Alzheimer’s & Dementia | August 3, 2024

Verberk IMW, Jutte J, Kingma MY, Vigneswaran S, Gouda MMTEE, van Engelen MP, Alcolea D, Arranz J, Fortea J, Lleó A, Chevalier C, Marizzoni M, van de Giessen EM, Lemstra AW, Pijnenburg YAL, van der Flier WM, den Braber A, Wilson D, Schut MC, van Harten AC, Teunissen CE.

Alzheimers Dement. 2024

https://doi.org/10.1002/alz.14088

Abstract

INTRODUCTION

We developed a multimarker blood test result interpretation tool for the clinical dementia practice, including phosphorylated (P-)tau181, amyloid-beta (Abeta)42/40, glial fibrillary acidic protein (GFAP), and neurofilament light (NfL).

METHODS

We measured the plasma biomarkers with Simoa (n = 1199), applied LASSO regression for biomarker selection and receiver operating characteristics (ROC) analyses to determine diagnostic accuracy.
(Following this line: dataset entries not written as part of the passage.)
<file path="src/rtl/fourbit_alu_pkg.sv">
// fourbit_alu_pkg: shared types and constants for the FourBitALU datapath
package fourbit_alu_pkg;
  typedef enum logic [1:0] {IDLE, ACCUM, DONE} mac_state_t;
  localparam int MAC_N_TERMS_DEF = 4;
  localparam int MAC_ACC_W_DEF = 10;
  localparam int PROD_W = 8;
endpackage

</file>
<file path="src/rtl/fourbit_mac_if.sv">
// fourbit_mac_if: operand-in and result-out valid/ready bundle of the MAC stage
interface fourbit_mac_if import fourbit_alu_pkg::*; #(parameter int ACC_W = MAC_ACC_W_DEF);
  logic in_valid;
  logic in_ready;
  logic [3:0] a;
  logic [3:0] b;
  logic out_valid;
  logic out_ready;
  logic [ACC_W-1:0] acc_out;
  logic ovf;
  modport master (output in_valid, a, b, out_ready, input in_ready, out_valid, acc_out, ovf);
  modport slave (input in_valid, a, b, out_ready, output in_ready, out_valid, acc_out, ovf);
endinterface

</file>
<file path="src/rtl/fourbitMUL.sv">
// fourbitMUL: combinational 4x4 unsigned array multiplier
module fourbitMUL (
  input  logic [3:0] a,
  input  logic [3:0] b,
  output logic [7:0] p
);
  always_comb begin
    p = '0;
    for (int i = 0; i < 4; i++) p = p + ({4'b0, a & {4{b[i]}}} << i);
  end
endmodule

</file>
<file path="src/rtl/fourbit_mac.sv">
// fourbit_mac: sums N_TERMS 4x4 products per result over valid/ready handshakes.
// Define FOURBIT_MAC_SATURATE_EN to clamp on overflow instead of wrapping.
module fourbit_mac import fourbit_alu_pkg::*; #(
  parameter int N_TERMS = MAC_N_TERMS_DEF,
  parameter int ACC_W = MAC_ACC_W_DEF
) (
  input logic clk,
  input logic rst_n,
  fourbit_mac_if.slave bus
);
  localparam int CNT_W = 5;
  mac_state_t state, state_nx;
  logic [ACC_W-1:0] acc, acc_nx;
  logic [CNT_W-1:0] cnt, cnt_nx;
  logic ovf, ovf_nx;
  logic [PROD_W-1:0] prod;
  logic [ACC_W:0] sum;
  logic accept;
  fourbitMUL u_mul (.a(bus.a), .b(bus.b), .p(prod));
  assign bus.in_ready = (state != DONE) || bus.out_ready;
  assign accept = bus.in_valid && bus.in_ready;
  assign sum = {1'b0, acc} + (ACC_W+1)'(prod);
  assign bus.out_valid = state == DONE;
  assign bus.acc_out = acc;
  assign bus.ovf = ovf;
  // an accept outside ACCUM (IDLE, or DONE with output handshake) opens a new group
  always_comb begin
    state_nx = state;
    acc_nx = acc;
    cnt_nx = cnt;
    ovf_nx = ovf;
    if (accept && state == ACCUM) begin
      cnt_nx = cnt + 1'b1;
      ovf_nx = ovf | sum[ACC_W];
`ifdef FOURBIT_MAC_SATURATE_EN
      acc_nx = (ovf | sum[ACC_W]) ? '1 : sum[ACC_W-1:0];
`else
      acc_nx = sum[ACC_W-1:0];
`endif
      state_nx = (cnt == CNT_W'(N_TERMS - 1)) ? DONE : ACCUM;
    end else if (accept) begin
      acc_nx = ACC_W'(prod);
      cnt_nx = CNT_W'(1);
      ovf_nx = 1'b0;
      state_nx = (N_TERMS == 1) ? DONE : ACCUM;
    end else if (state == DONE && bus.out_ready) begin
      state_nx = IDLE;
    end
  end
  always_ff @(posedge clk) begin
    if (!rst_n) begin
      state <= IDLE;
      acc <= '0;
      cnt <= '0;
      ovf <= 1'b0;
    end else begin
      state <= state_nx;
      acc <= acc_nx;
      cnt <= cnt_nx;
      ovf <= ovf_nx;
    end
  end
endmodule

</file>
<file path="src/flat_wrapper.sv">
// flat-port wrapper written by rule: the top's interface ports become plain ports
module fourbit_mac_flat import fourbit_alu_pkg::*;
#(
  parameter int N_TERMS = MAC_N_TERMS_DEF,
  parameter int ACC_W = MAC_ACC_W_DEF
)
  (clk, rst_n, bus_in_valid, bus_a, bus_b, bus_out_ready, bus_in_ready, bus_out_valid, bus_acc_out, bus_ovf);
  fourbit_mac_if #(.ACC_W(ACC_W)) bus_i ();
  input logic clk;
  input logic rst_n;
  input wire logic [$bits(bus_i.in_valid)-1:0] bus_in_valid;
  input wire logic [$bits(bus_i.a)-1:0] bus_a;
  input wire logic [$bits(bus_i.b)-1:0] bus_b;
  input wire logic [$bits(bus_i.out_ready)-1:0] bus_out_ready;
  output wire logic [$bits(bus_i.in_ready)-1:0] bus_in_ready;
  output wire logic [$bits(bus_i.out_valid)-1:0] bus_out_valid;
  output wire logic [$bits(bus_i.acc_out)-1:0] bus_acc_out;
  output wire logic [$bits(bus_i.ovf)-1:0] bus_ovf;
  assign bus_i.in_valid = bus_in_valid;
  assign bus_i.a = bus_a;
  assign bus_i.b = bus_b;
  assign bus_i.out_ready = bus_out_ready;
  assign bus_in_ready = bus_i.in_ready;
  assign bus_out_valid = bus_i.out_valid;
  assign bus_acc_out = bus_i.acc_out;
  assign bus_ovf = bus_i.ovf;
  fourbit_mac #(.N_TERMS(N_TERMS), .ACC_W(ACC_W)) u_core (.clk(clk), .rst_n(rst_n), .bus(bus_i));
endmodule
</file>
<file path="config.mk">
export PLATFORM = sky130hd
export DESIGN_NAME = fourbit_mac_flat
export DESIGN_NICKNAME = d
export VERILOG_FILES = /design/src/rtl/fourbit_alu_pkg.sv /design/src/rtl/fourbit_mac_if.sv /design/src/rtl/fourbitMUL.sv /design/src/rtl/fourbit_mac.sv /design/src/flat_wrapper.sv
export SDC_FILE = /design/constraint.sdc
export NUM_CORES = 1
export LEC_CHECK = 0
export CAP_MARGIN = 10
export CORE_ASPECT_RATIO = 1.4
export CORE_MARGIN = 3
export CORE_UTILIZATION = 50
export CTS_CLUSTER_DIAMETER = 60
export DETAILED_ROUTE_END_ITERATION = 8
export PLACE_DENSITY = 0.75
export SLEW_MARGIN = 15
export SYNTH_ARGS = -nofsm -noshare
export SYNTH_HDL_FRONTEND = slang
export SYNTH_SLANG_ARGS = --single-unit
</file>
<file path="constraint.sdc">
create_clock -name clk -period 10.5 [get_ports clk]
set_clock_uncertainty 0.15 [all_clocks]
set_input_delay 2.1 -clock clk [delete_from_list [all_inputs] [get_ports clk]]
set_output_delay 2.1 -clock clk [all_outputs]
set_load 0.02 [all_outputs]
</file>
==> reports/results.env, run 1 <==
MIN_PERIOD_OVER_PERIOD_PCT=60.6
CLOCK_ROOT_BUFFER='sky130_fd_sc_hd__clkbuf_8'
CTS_BUFFERS=3
FINAL_COMMON_CELL='sky130_fd_sc_hd__clkdlybuf4s50_1'
NUMBER_OF_ANTENNA_VIOLATIONS_AT_THE_FIRST_CHECK_IN_GLOBAL_ROUTING=0
WORST_HOLD_SLACK_NS=0.301
INITIAL_CORE_UTIL_PCT=53.1
GLOBALPLACE.CONGESTION=0.795
DRT-PASS1-ITER-COUNT=4
CELLLEAKAGEPOWER_nW=0.820
PORT-BUFFER-COUNT=24
SYNTH_CELL_TYPES=38
TIMING.CRITICAL_PATH.CELLS='clkdlybuf4s50_1 > and2_1 > ha_1 > fa_1 > xor2_1 > fa_1 > ha_1 > fa_1 > a21o_1 > a21o_1 > ha_1 > and3_1 > a31oi_1 > or4b_1 > nand3_1'
GRT_SETUP_UNREPAIRED='false'
MAIN_COMBINATIONAL_CELL_FAMILY_BY_AREA_AFTER_SYNTHESIS='simple AND/OR/NAND/NOR gates'
HOLD_VIOL=0
YS_SEQ_ELEMENTS=18
FINAL_PERIOD_MINUS_WORST_SETUP_SLACK_NS=6.36
SWITCHING_SHARE_PCT=37.4
POST_CTS_RESIZE_COUNT=0
TRITONCTS='yes'
IOPINCOUNT=25
ENDPOINT_KIND='register'
YS_ASYNC_SR_FRACTION_PCT=0
WORST_EP_REQUIRED_TIME_NS=10.55
GRT_FIRST_PASS_WIRELENGTH_MM=6.25
CLOCK_POWER_SHARE_PCT=21.5
SYNTH_FA_HA_AREA_SHARE_PCT=21.6
DIE_HEIGHT_UM=71.7
POSTCTSHOLDBUFS=0
CTS.HTREE.LEVELS=1
CLKSLEWWORSTSETUPHOLDPATHS_NS=0.07
SYNTH_SIMPLE_GATE_AREA_SHARE_PCT=23.8
MOSTFREQUENTLAYOUTCELLS='24 x sky130_fd_sc_hd__clkdlybuf4s50_1, 20 x sky130_fd_sc_hd__nand2_1, 18 x sky130_fd_sc_hd__dfxtp_1, 17 x sky130_fd_sc_hd__a21oi_1, 17 x sky130_fd_sc_hd__ha_1'
AREA_FRACTION_IN_COMPOUND_GATES_AFTER_SYNTHESIS_PCT=23.6
DESIGN.CORE.AREA_MM2=0.00291
TIMING.HOLD.WORST.CLASS='reg -> reg'
CPPEAKSTAGEDELAY_NS=0.52
FINAL_ANTENNA_NET_COUNT=0
MEAN_INSTANCE_SIZE_IN_THE_SYNTHESIZED_NETLIST_UM2=8.29
MAX-CAP-VIOLATIONS=0
WARNING_COUNT_FROM_THE_YOSYS_RUN=0
MAX_CLOCK_FREQ_GHz=0.157
ANTENNA_CELLS=0
DIEAREA_MM2=0.00380
SHARE_OF_POWER_BURNED_IN_COMBINATIONAL_LOGIC_PCT=45.0
GRT_UTIL_ALL_LAYERS_PCT=21.4
SYNTH_NETS=221
SETUP-VIOLATIONS-FINAL=0
POWERDENSITY_mW_PER_MM2=123
BUFFERS_INSERTED_BY_POST_CTS_TIMING_REPAIR=0
P_SW_W=0.0000849
NUMBER_OF_BUFFERS_BETWEEN_CLOCK_ROOT_AND_THE_DEEPEST_SINK=2
SYN_AREA_MM2=0.00154
CRITPATHSLOWESTCELL='sky130_fd_sc_hd__or4b_1'
FINALWIRELENGTH_MM=3.75
SYNTH_ENABLE_FLOP_CELLS=0
POWER_W=0.000227
POST_ROUTE_CELLS_DRIVE_ABOVE_1_SHARE_PCT=4.35
GRT_REMAINING_OVERFLOW=0
CRITICAL_PATH_PEAK_FANOUT=8
TIGHTEST_SLEW_NS=0.763
WORST_SETUP_PATH_START_KIND='input port'
SYNTH-XOR-AREA-SHARE_PCT=4.54
FIRST_ITER_VIOLATIONS=49
NUMBER_OF_CORE_ROWS=23
WORST_SKEW_PAIR.LATE_LATENCY_NS=0.25
WORSTSETUPPATHTYPE='in -> reg'
CTS.SINKS=18
POWER.INTERNAL_W=0.000142
GRT_START_MAX_NET_PINS=25
MUXSHAREOFSYNTHAREA_PCT=0.649
POWER.SHARE.SEQUENTIAL_PCT=33.5
NUM_VIAS=1431
FIN_SETUP_TNS_NS=0
FINAL_NETS=244
ROUTED_WIRE_PER_STD_CELL_UM=15.4
IR_DROP_mV=0.0759
POSTSYNTHCELLCOUNT=186
AVGVIACOUNTPERCELL=5.86
SLEW_HEADROOM_PCT=48.9
VIA_COUNT_OF_THE_FIRST_GLOBAL_ROUTING_PASS=1470
DIE_WIDTH_UM=52.9
PLACE.DETAILED.HPWL_MM=2.86
SYNTHTOLAYOUTAREAGROWTH_PCT=19.7
SYNTH-MAIN-FF-CELL='sky130_fd_sc_hd__dfxtp_1'
REMAINING_DRC_ERRORS=0
FINALMAXSLEWVIOLATIONS=0
CP_ARRIVAL_NS=6.41
OUTCOME='finished clean'
SYNTH.YOSYS.SEQ_AREA_SHARE_PCT=23.4
## path summary, 6_finish.rpt
check | startpoint | to | slack, ns | cells past startpoint
hold / removal | u_core.cnt[4] | u_core.cnt[4] | 0.30 | 1
setup / recovery | bus_a[1] | u_core.bus.acc_out[9] | 4.14 | 15
hold reg to reg | u_core.cnt[4] | u_core.cnt[4] | 0.30 | 1
setup reg to reg | u_core.bus.acc_out[0] | u_core.bus.acc_out[6] | 8.31 | 7
## state kept, by name, summed over array words and instances (netlist names)
name                cells
u_core.cnt              5
u_core.state            2
u_core.bus.acc_out     10
u_core.bus.ovf          1
## power by group through the flow
stage	sequential (W)	clock, W	combinational [W]
4_1_cts	0.0000760	0.0000499	0.000102
2_1_floorplan	0.0000809	0	0.0000687
6_report	0.0000761	0.0000489	0.000102
5_1_grt	0.0000769	0.0000528	0.000113
3_5_place_dp	0.0000776	0	0.000100
3_3_place_gp	0.0000773	0	0.0000963
## critical path, delay by kind of cell
family / cells / cell delay [ns]
fa+ha+maj: 6 / 2.19
simple gates: 4 / 1.00
compound gates: 3 / 0.49
buf+inv: 1 / 0.45
xor+xnor: 1 / 0.18
## routing by layer
layer / global-route usage, % / vias up / part of all wire, %
met5: 0 / - / 0
li1: - / 710 / -
met4: 8.52 / 0 / 2.5
met1: 24.8 / 678 / 40
met2: 38.4 / 32 / 55
met3: 2.70 / 11 / 3.2
## per-stage QoR
| stage | cell area, µm² | util (%) | setup slack (ns) | instances |
|---|---|---|---|---|
| floorplan | 1540 | - | 4.63 | 186 |
| global placement | 1810 | 62.1 | 3.98 | 241 |
| detailed placement | 1810 | 62.1 | 3.88 | 241 |
| CTS | 1850 | 63.5 | 4.14 | 244 |
| global route | 1850 | 63.5 | 3.95 | 244 |
| finish | 1850 | 63.5 | 4.14 | 244 |
## logic make-up (layout without fill, tap and decap cells)
| logic type | Yosys count | in the layout |
|---|---|---|
| simple gates | 70 | 70 |
| compound gates | 56 | 56 |
| fa+ha+maj | 23 | 23 |
| mux | 1 | 1 |
| flops | 18 | 18 |
| xor+xnor | 8 | 8 |
| buf+inv | 10 | 31 |
## layout make-up
class	count	area [µm²]
inverter	4	15.0
sequential	18	360
fill	257	1060
timing repair buffer	24	240
multi-input combinational	158	1140
clock buffer	3	41.3
tap	37	46.3
## synth_stat cells, types with 3 or more instances
master                     number  share of area [%]
sky130_fd_sc_hd__o211a_1        3                1.9
sky130_fd_sc_hd__nand2_1       20                4.9
sky130_fd_sc_hd__o21ai_0       14                4.5
sky130_fd_sc_hd__o211ai_1       4                1.9
sky130_fd_sc_hd__nor2_1         6                1.5
sky130_fd_sc_hd__a21oi_1       17                5.5
sky130_fd_sc_hd__inv_1          4               0.97
sky130_fd_sc_hd__xor2_1         3                1.7
sky130_fd_sc_hd__clkbuf_1       5                1.2
sky130_fd_sc_hd__a21o_1         6                2.9
sky130_fd_sc_hd__and2_1        14                5.7
sky130_fd_sc_hd__nand4_1        4                1.6
sky130_fd_sc_hd__ha_1          17                 14
sky130_fd_sc_hd__xnor2_1        5                2.8
sky130_fd_sc_hd__nand3_1       10                3.2
sky130_fd_sc_hd__fa_1           6                7.8
sky130_fd_sc_hd__dfxtp_1       18                 23
Note: power is estimated with default switching activity, not from simulation.
==> run 2: changes to the inputs <==
--- a/config.mk
+++ b/config.mk
@@ -8,10 +8,10 @@
 export CAP_MARGIN = 10
 export CORE_ASPECT_RATIO = 1.4
 export CORE_MARGIN = 3
-export CORE_UTILIZATION = 50
+export CORE_UTILIZATION = 48
 export CTS_CLUSTER_DIAMETER = 60
 export DETAILED_ROUTE_END_ITERATION = 8
-export PLACE_DENSITY = 0.75
+export PLACE_DENSITY = 0.76
 export SLEW_MARGIN = 15
 export SYNTH_ARGS = -nofsm -noshare
 export SYNTH_HDL_FRONTEND = slang
==> constraint.sdc (replaced) <==
create_clock -name clk -period 5.7 [get_ports clk]
set_clock_uncertainty 0.15 [all_clocks]
set_input_delay 1.14 -clock clk [delete_from_list [all_inputs] [get_ports clk]]
set_output_delay 1.14 -clock clk [all_outputs]
set_load 0.02 [all_outputs]
==> run 2 against run 1 <==
Register-to-register slack lost 4.8 ns. Final area grew 0.75%. Non-clock buffer count is the same. Critical path depth is the same. Worst setup slack lost 3.8 ns. Utilization shrank 0.77 points. Highest routed layer unchanged. First-iteration DRC count shrank 4.1%. Via count grew 1.3%. Routed wire length grew 4.3%. Sequential cell count is the same. Sequential share of layout area shrank 0.14 points. Largest power group unchanged.
==> reports/results.env, run 2 (synthesis gave the netlist of run 1 again) <==
OUTCOME='finished clean'
POST_ROUTE_CELLS_DRIVE_ABOVE_1_SHARE_PCT=4.81
LARGEST_REGISTER_FFS=10
MAX-CAP-VIOLATIONS=0
POSTCTSHOLDBUFS=0
CTS_BUFFERS=3
FINAL_COMMON_CELL='sky130_fd_sc_hd__clkdlybuf4s50_1'
FIRST_ITER_VIOLATIONS=47
LAYOUT.FILLER_CELLS=261
MOSTFREQUENTLAYOUTCELLS='24 x sky130_fd_sc_hd__clkdlybuf4s50_1, 20 x sky130_fd_sc_hd__nand2_1, 18 x sky130_fd_sc_hd__dfxtp_1, 17 x sky130_fd_sc_hd__a21oi_1, 17 x sky130_fd_sc_hd__ha_1'
DIE_WIDTH_UM=53.9
FINALWIRELENGTH_MM=3.91
FIN_SETUP_TNS_NS=0
CLKSLEWWORSTSETUPHOLDPATHS_NS=0.07
GRT_REMAINING_OVERFLOW=0
MAX_CLOCK_FREQ_GHz=0.186
GLOBALPLACE.CONGESTION=0.829
IOPINCOUNT=25
CLOCK_ROOT_BUFFER='sky130_fd_sc_hd__clkbuf_8'
SEQ_AREA_UM2=360
NUMPLACEDINSTANCES=241
FINAL_PERIOD_MINUS_WORST_SETUP_SLACK_NS=5.38
MET2_WIRELENGTH_MM=2.13
BUFFERS_INSERTED_BY_POST_CTS_TIMING_REPAIR=0
AVGVIACOUNTPERCELL=5.92
ANTENNA_CELLS=0
POST_CTS_RESIZE_COUNT=0
CP_ARRIVAL_NS=5.43
WORST_SETUP_PATH_ENDPOINT='u_core.bus.acc_out[9]'
SETUP.REG_TO_REG.WORST_SLACK_NS=3.53
INITIAL_CORE_UTIL_PCT=52.0
MAXUSEDROUTINGLAYER='met4'
WORST_SETUP_PATH_START_KIND='input port'
POWERDENSITY_mW_PER_MM2=233
ROUTED_WIRE_PER_STD_CELL_UM=16.0
MIN_PERIOD_OVER_PERIOD_PCT=94.3
CTS.HTREE.LEVELS=1
HOLD_VIOL=0
GRT_START_MAX_NET_PINS=25
SYNTHTOLAYOUTAREAGROWTH_PCT=20.6
NUMBER_OF_CORE_ROWS=23
WORST_EP_REQUIRED_TIME_NS=5.75
CELLLEAKAGEPOWER_nW=0.827
MULTI_INPUT_COMB_AREA_MM2=0.00114
WORSTREG2REGSTART='u_core.bus.acc_out[0]'
FINAL_NETS=244
GRT_UTIL_ALL_LAYERS_PCT=21.4
TIGHTEST_SLEW_NS=0.779
GRT_SETUP_UNREPAIRED='false'
SLEW_HEADROOM_PCT=47.9
DRT-PASS1-ITER-COUNT=4
CTS.SINKS=18
DESIGN.CORE.AREA_MM2=0.00296
DIEAREA_MM2=0.00394
FINALMAXSLEWVIOLATIONS=0
IR_DROP_mV=0.182
NUMBER_OF_BUFFERS_BETWEEN_CLOCK_ROOT_AND_THE_DEEPEST_SINK=2
REG2REG_DEPTH=7
PORT-BUFFER-COUNT=24
WORST_SKEW_PAIR.LATE_LATENCY_NS=0.26
GRT_FIRST_PASS_WIRELENGTH_MM=6.32
TIMING.HOLD.WORST.CLASS='reg -> reg'
ENDPOINT_KIND='register'
TRITONCTS='yes'
CRITICAL_PATH_PEAK_FANOUT=8
PLACE.DETAILED.HPWL_MM=2.86
WIRELENGTH_MET1_MM=1.56
FINAL_CELL_COUNT_NO_FILL=245
NUMBER_OF_ANTENNA_VIOLATIONS_AT_THE_FIRST_CHECK_IN_GLOBAL_ROUTING=0
NUM_VIAS=1450
SETUP-VIOLATIONS-FINAL=0
RR_ENDPOINT='u_core.bus.acc_out[6]'
VIA_COUNT_OF_THE_FIRST_GLOBAL_ROUTING_PASS=1459
REMAINING_DRC_ERRORS=0
CP-STARTPOINT='bus_a[1]'
FINAL_ANTENNA_NET_COUNT=0
DETAILROUTE.WIRELENGTH.MET3_UM=174
DIE_HEIGHT_UM=73.1
WORSTSETUPPATHTYPE='in -> reg'
[run 2: worst min path at each step]
stage | start | to | slack [ns] | cells after the start
after floorplan | u_core.cnt[4] | u_core.cnt[4] | 0.26 | 1
after global placement | u_core.cnt[4] | u_core.cnt[4] | 0.30 | 1
after detailed placement | u_core.cnt[4] | u_core.cnt[4] | 0.29 | 1
after CTS | u_core.cnt[4] | u_core.cnt[4] | 0.31 | 1
after global routing | u_core.cnt[4] | u_core.cnt[4] | 0.33 | 1
final | u_core.cnt[4] | u_core.cnt[4] | 0.31 | 1
[run 2: through the flow]
stage	hold slack (ns)	power (W)	utilization (%)	worst slack [ns]	cell area, µm²
2_1_floorplan	0.265	0.000276	-	0.788	1540
3_3_place_gp	0.297	0.000320	60.9	0.198	1810
3_5_place_dp	0.293	0.000326	60.9	0.0954	1810
4_1_cts	0.305	0.000437	62.8	0.346	1860
5_1_grt	0.327	0.000461	62.8	0.138	1860
6_report	0.305	0.000433	62.8	0.323	1860
[run 2: routing by layer]
metal	track usage [%]	up-vias
met5	0	-
met4	5.97	0
met3	2.04	4
met2	40.4	37
met1	24.2	696
li1	-	713
[run 2: power breakdown]
group	total, W	switching (W)	internal (W)
combinational	0.000187	0.000105	0.0000816
clock	0.000106	0.0000447	0.0000615
sequential	0.000140	0.00000687	0.000133
total	0.000433	0.000157	0.000276
[run 2: final cells by class]
cell class	count	share of cell area (%)
repair buffers	24	12.9
inverters	4	0.807
flip-flops and latches	18	19.4
clock buffers	4	2.96
multi-input cells	158	61.5
well taps	37	2.49
[run 2: critical path, stage by stage]
cell and delay [ns]:
sky130_fd_sc_hd__clkdlybuf4s50_1 0.46, sky130_fd_sc_hd__and2_1 0.20, sky130_fd_sc_hd__ha_1 0.23, sky130_fd_sc_hd__fa_1 0.41, sky130_fd_sc_hd__xor2_1 0.18, sky130_fd_sc_hd__fa_1 0.48, sky130_fd_sc_hd__ha_1 0.23, sky130_fd_sc_hd__fa_1 0.41
sky130_fd_sc_hd__a21o_1 0.19, sky130_fd_sc_hd__a21o_1 0.18, sky130_fd_sc_hd__ha_1 0.40, sky130_fd_sc_hd__and3_1 0.21, sky130_fd_sc_hd__a31oi_1 0.10, sky130_fd_sc_hd__or4b_1 0.52, sky130_fd_sc_hd__nand3_1 0.08
==> run 3: changes to the inputs <==
--- a/config.mk
+++ b/config.mk
@@ -11,6 +11,7 @@
 export CORE_UTILIZATION = 48
 export CTS_CLUSTER_DIAMETER = 60
 export DETAILED_ROUTE_END_ITERATION = 8
+export HOLD_SLACK_MARGIN = 0.06
 export PLACE_DENSITY = 0.76
 export SLEW_MARGIN = 15
 export SYNTH_ARGS = -nofsm -noshare
==> results of run 3 <==
No change in the layout: final DEF, timing and power equal those of run 2.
We validated our findings in two independent cohorts and constructed a visualization approach.

RESULTS

P-tau181, GFAP, and NfL were selected. This combination had area under the curve (AUC) = 83% to identify amyloid positivity in pre-dementia stages, AUC = 87%–89% to differentiate Alzheimer’s or controls from frontotemporal dementia, AUC = 74%–76% to differentiate Alzheimer’s or controls from dementia with Lewy bodies. Highly reproducible AUCs were obtained in independent cohorts. The resulting visualization tool includes UpSet plots to visualize the stand-alone biomarker results and density plots to visualize the biomarker results combined.

DISCUSSION

Our multimarker blood test interpretation tool is ready for testing in real-world clinical dementia settings.